Cooperation in Social Dilemmas: The Role of Punishment and Volunteering
- Date: 01/16/2007
Christoph Hauert (Harvard University)
University of British Columbia
The emergence and maintenance of cooperative behavior that is
beneficial to others but costly to the individual represents a major
conundrum in evolutionary biology. Punishment represents an efficient
mechanism to stabilize and maintain cooperation in social dilemmas and
is ubiquitous in animal and human societies - ranging from toxin
producing microorganisms to law enforcement institutions - but it
remains unresolved how initially rare costly punishment can gain a
foothold and spread through the population. In nature, animals and
humans often select their interaction partners or adjust their behavior
in response to them. In the simplest case they simply refuse to
participate in risky enterprises.
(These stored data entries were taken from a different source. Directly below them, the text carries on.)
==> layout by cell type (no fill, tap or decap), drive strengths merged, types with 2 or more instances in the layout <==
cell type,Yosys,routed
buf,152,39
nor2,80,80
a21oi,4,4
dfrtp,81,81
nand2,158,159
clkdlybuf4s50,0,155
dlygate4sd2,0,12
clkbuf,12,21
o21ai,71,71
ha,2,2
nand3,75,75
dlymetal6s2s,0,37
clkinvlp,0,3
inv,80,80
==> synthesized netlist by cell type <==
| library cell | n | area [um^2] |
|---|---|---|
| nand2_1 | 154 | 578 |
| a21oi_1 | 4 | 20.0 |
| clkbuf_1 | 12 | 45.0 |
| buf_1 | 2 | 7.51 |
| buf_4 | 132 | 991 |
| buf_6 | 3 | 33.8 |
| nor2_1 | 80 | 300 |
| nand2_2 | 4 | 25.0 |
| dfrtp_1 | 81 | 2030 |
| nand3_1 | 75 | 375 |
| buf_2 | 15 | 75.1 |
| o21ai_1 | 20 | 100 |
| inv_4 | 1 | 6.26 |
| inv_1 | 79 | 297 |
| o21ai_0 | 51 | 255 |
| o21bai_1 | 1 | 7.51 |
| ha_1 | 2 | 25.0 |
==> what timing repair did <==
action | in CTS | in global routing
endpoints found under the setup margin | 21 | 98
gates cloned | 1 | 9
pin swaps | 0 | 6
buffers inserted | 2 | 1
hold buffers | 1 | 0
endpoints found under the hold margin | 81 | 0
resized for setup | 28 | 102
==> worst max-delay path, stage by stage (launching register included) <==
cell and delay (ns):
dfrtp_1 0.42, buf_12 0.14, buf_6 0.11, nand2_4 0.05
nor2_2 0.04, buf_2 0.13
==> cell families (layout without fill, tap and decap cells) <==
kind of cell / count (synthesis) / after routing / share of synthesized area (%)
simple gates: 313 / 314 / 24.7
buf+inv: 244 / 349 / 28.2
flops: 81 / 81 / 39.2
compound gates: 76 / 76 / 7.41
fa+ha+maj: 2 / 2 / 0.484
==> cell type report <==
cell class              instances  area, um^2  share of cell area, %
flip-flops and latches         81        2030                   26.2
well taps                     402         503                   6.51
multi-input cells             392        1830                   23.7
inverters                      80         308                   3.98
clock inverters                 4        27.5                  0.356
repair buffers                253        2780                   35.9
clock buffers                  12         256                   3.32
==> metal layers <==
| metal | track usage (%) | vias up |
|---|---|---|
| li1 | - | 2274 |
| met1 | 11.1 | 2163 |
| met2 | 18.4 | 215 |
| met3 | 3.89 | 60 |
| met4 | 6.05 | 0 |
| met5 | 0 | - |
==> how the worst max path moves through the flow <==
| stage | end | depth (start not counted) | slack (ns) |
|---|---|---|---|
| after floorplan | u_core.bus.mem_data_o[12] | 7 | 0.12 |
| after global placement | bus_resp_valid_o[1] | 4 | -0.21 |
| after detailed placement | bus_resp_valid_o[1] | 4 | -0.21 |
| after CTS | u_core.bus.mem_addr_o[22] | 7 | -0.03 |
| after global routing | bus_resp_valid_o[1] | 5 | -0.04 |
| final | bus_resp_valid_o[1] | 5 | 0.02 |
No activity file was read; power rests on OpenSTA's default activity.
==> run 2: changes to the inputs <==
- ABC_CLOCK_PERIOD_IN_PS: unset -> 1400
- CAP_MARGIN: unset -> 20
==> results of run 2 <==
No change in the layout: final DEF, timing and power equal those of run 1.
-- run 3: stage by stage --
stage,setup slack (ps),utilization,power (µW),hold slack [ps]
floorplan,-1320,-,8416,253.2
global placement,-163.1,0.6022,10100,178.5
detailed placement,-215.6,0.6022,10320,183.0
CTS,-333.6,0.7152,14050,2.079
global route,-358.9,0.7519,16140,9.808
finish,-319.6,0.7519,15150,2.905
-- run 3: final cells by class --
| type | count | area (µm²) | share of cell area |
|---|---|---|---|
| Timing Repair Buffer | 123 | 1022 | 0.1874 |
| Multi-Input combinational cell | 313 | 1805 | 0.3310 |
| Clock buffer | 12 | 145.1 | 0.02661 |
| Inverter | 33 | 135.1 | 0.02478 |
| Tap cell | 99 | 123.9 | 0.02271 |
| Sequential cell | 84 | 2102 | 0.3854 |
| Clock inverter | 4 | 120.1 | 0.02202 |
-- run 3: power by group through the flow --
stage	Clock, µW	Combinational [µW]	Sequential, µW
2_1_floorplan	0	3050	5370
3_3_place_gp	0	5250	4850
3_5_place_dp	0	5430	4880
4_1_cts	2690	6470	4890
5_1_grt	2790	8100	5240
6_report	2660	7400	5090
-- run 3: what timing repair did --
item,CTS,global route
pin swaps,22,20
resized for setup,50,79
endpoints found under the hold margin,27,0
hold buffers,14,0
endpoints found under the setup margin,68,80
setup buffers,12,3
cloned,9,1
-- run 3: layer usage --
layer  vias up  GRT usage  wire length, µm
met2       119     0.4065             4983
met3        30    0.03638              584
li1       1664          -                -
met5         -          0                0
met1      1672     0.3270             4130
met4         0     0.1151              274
$ cat src/rtl/pass_seq_ctrl.sv
// Keypad password-lock sequencer: key edge acceptance, entry/check/open/programming
// flow, failed-attempt counting and alarm lockout. Every output comes straight from a flop.
module pass_seq_ctrl #(
    parameter int unsigned DIGITS      = 4,
    parameter int unsigned MAX_TRIES   = 3,
    parameter int unsigned OPEN_CYCLES = 500,
    parameter int unsigned LOCK_CYCLES = 1000
) (
    input  logic        clk,
    input  logic        rst_n,
    input  logic [15:0] buttons_i,
    input  logic        prog_req_i,
    input  logic        equal_i,
    output logic        shift_en_o,
    output logic        reg_load_o,
    output logic        unlock_o,
    output logic        alarm_o,
    output logic        busy_o,
    output logic [3:0]  digit_cnt_o,
    output logic [3:0]  tries_o
);

    localparam int unsigned CNT_MAX = (OPEN_CYCLES > LOCK_CYCLES) ? OPEN_CYCLES : LOCK_CYCLES;
    localparam int unsigned TW      = (CNT_MAX > 1) ? $clog2(CNT_MAX) : 1;

    // S_SETTLE lets the datapath absorb the final SHIFT_EN before EQUAL is sampled
    typedef enum logic [2:0] {
        S_IDLE, S_ENTRY, S_SETTLE, S_CHECK, S_OPEN, S_PROG_ENTRY, S_PROG_LOAD, S_LOCKOUT
    } state_t;

    state_t      state_q, state_d;
    logic [15:0] btn_prev_q;
    logic [TW-1:0] timer_q, timer_d;
    logic [3:0]  digit_cnt_q, digit_cnt_d;
    logic [3:0]  tries_q, tries_d;
    logic        shift_en_q, shift_en_d;
    logic        reg_load_q, reg_load_d;
    logic        unlock_q, unlock_d;
    logic        alarm_q, alarm_d;
    logic        busy_q, busy_d;

    logic        onehot_c;
    logic        key_hit_c;
    logic        last_key_c;
    logic [3:0]  tries_inc_c;

    assign onehot_c    = (buttons_i != 16'd0) && ((buttons_i & (buttons_i - 16'd1)) == 16'd0);
    assign key_hit_c   = onehot_c && (btn_prev_q == 16'd0);
    assign last_key_c  = (digit_cnt_q == 4'(DIGITS - 1));
    assign tries_inc_c = tries_q + 4'd1;

    always_comb begin
        state_d     = state_q;
        timer_d     = timer_q;
        digit_cnt_d = digit_cnt_q;
        tries_d     = tries_q;
        shift_en_d  = 1'b0;
        reg_load_d  = 1'b0;

        case (state_q)
            S_IDLE: begin
                if (key_hit_c) begin
                    shift_en_d  = 1'b1;
                    digit_cnt_d = 4'd1;
                    state_d     = (DIGITS == 1) ? S_SETTLE : S_ENTRY;
                end
            end
            S_ENTRY: begin
                if (key_hit_c) begin
                    shift_en_d  = 1'b1;
                    digit_cnt_d = digit_cnt_q + 4'd1;
                    if (last_key_c) state_d = S_SETTLE;
                end
            end
            S_SETTLE: state_d = S_CHECK;
            S_CHECK: begin
                digit_cnt_d = 4'd0;
                if (equal_i) begin
                    tries_d = 4'd0;
                    timer_d = TW'(OPEN_CYCLES - 1);
                    state_d = S_OPEN;
                end else if (tries_inc_c >= 4'(MAX_TRIES)) begin
                    tries_d = 4'(MAX_TRIES);
                    timer_d = TW'(LOCK_CYCLES - 1);
                    state_d = S_LOCKOUT;
                end else begin
                    tries_d = tries_inc_c;
                    state_d = S_IDLE;
                end
            end
            S_OPEN: begin
                if (prog_req_i) begin
                    state_d = S_PROG_ENTRY;
                end else if (timer_q == TW'(0)) begin
                    state_d = S_IDLE;
                end else begin
                    timer_d = timer_q - TW'(1);
                end
            end
            S_PROG_ENTRY: begin
                if (key_hit_c) begin
                    shift_en_d  = 1'b1;
                    digit_cnt_d = digit_cnt_q + 4'd1;
                    if (last_key_c) state_d = S_PROG_LOAD;
                end
            end
            S_PROG_LOAD: begin
                reg_load_d  = 1'b1;
                digit_cnt_d = 4'd0;
                state_d     = S_IDLE;
            end
            S_LOCKOUT: begin
                if (timer_q == TW'(0)) begin
                    tries_d = 4'd0;
                    state_d = S_IDLE;
                end else begin
                    timer_d = timer_q - TW'(1);
                end
            end
            default: state_d = S_IDLE;
        endcase

        // status flags track the state being entered so they align with it
        unlock_d = (state_d == S_OPEN);
        alarm_d  = (state_d == S_LOCKOUT);
        busy_d   = (state_d != S_IDLE);
    end

    always_ff @(posedge clk or negedge rst_n) begin
        if (!rst_n) begin
            state_q     <= S_IDLE;
            btn_prev_q  <= 16'd0;
            timer_q     <= '0;
            digit_cnt_q <= 4'd0;
            tries_q     <= 4'd0;
            shift_en_q  <= 1'b0;
            reg_load_q  <= 1'b0;
            unlock_q    <= 1'b0;
            alarm_q     <= 1'b0;
            busy_q      <= 1'b0;
        end else begin
            state_q     <= state_d;
            btn_prev_q  <= buttons_i;
            timer_q     <= timer_d;
            digit_cnt_q <= digit_cnt_d;
            tries_q     <= tries_d;
            shift_en_q  <= shift_en_d;
            reg_load_q  <= reg_load_d;
            unlock_q    <= unlock_d;
            alarm_q     <= alarm_d;
            busy_q      <= busy_d;
        end
    end

    assign shift_en_o  = shift_en_q;
    assign reg_load_o  = reg_load_q;
    assign unlock_o    = unlock_q;
    assign alarm_o     = alarm_q;
    assign busy_o      = busy_q;
    assign digit_cnt_o = digit_cnt_q;
    assign tries_o     = tries_q;

endmodule

$ cat config.mk
export PLATFORM = sky130hd
export DESIGN_NAME = pass_seq_ctrl
export DESIGN_NICKNAME = d
export VERILOG_FILES = /design/src/rtl/pass_seq_ctrl.sv
export SDC_FILE = /design/constraint.sdc
export NUM_CORES = 1
export LEC_CHECK = 0
export ABC_CLOCK_PERIOD_IN_PS = 2400
export CAP_MARGIN = 5
export CORE_ASPECT_RATIO = 1.75
export CORE_MARGIN = 4
export CORE_UTILIZATION = 48
export DETAILED_ROUTE_END_ITERATION = 8
export MAX_ROUTING_LAYER = met4
export PLACE_DENSITY_LB_ADDON = 0.15
export SYNTH_ARGS = -nofsm -noshare
export SYNTH_HDL_FRONTEND = slang
export SYNTH_SLANG_ARGS = --single-unit
$ cat constraint.sdc
create_clock -name clk -period 2.4 [get_ports clk]
set_input_delay 0.48 -clock clk [delete_from_list [all_inputs] [get_ports clk]]
set_output_delay 0.48 -clock clk [all_outputs]
set_load 0.02 [all_outputs]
Such voluntary participation in
social dilemmas is an efficient mechanism to prevent deadlocks in
states of mutual defection, and thus represents a potent promoter of
cooperation that nevertheless fails to stabilize it. However, the
combined efforts of punishment and volunteering may change the odds in
favor of cooperation. Interestingly, even the combined efforts fail in
infinite populations, but provide a most efficient mechanism to
stabilize cooperation (and punishment) in the stochastic dynamics of
finite populations under mutation and selection. Thus the freedom to
withdraw leads to prosocial coercion. This implements Hardin's
principle: mutual coercion mutually (and voluntarily) agreed upon.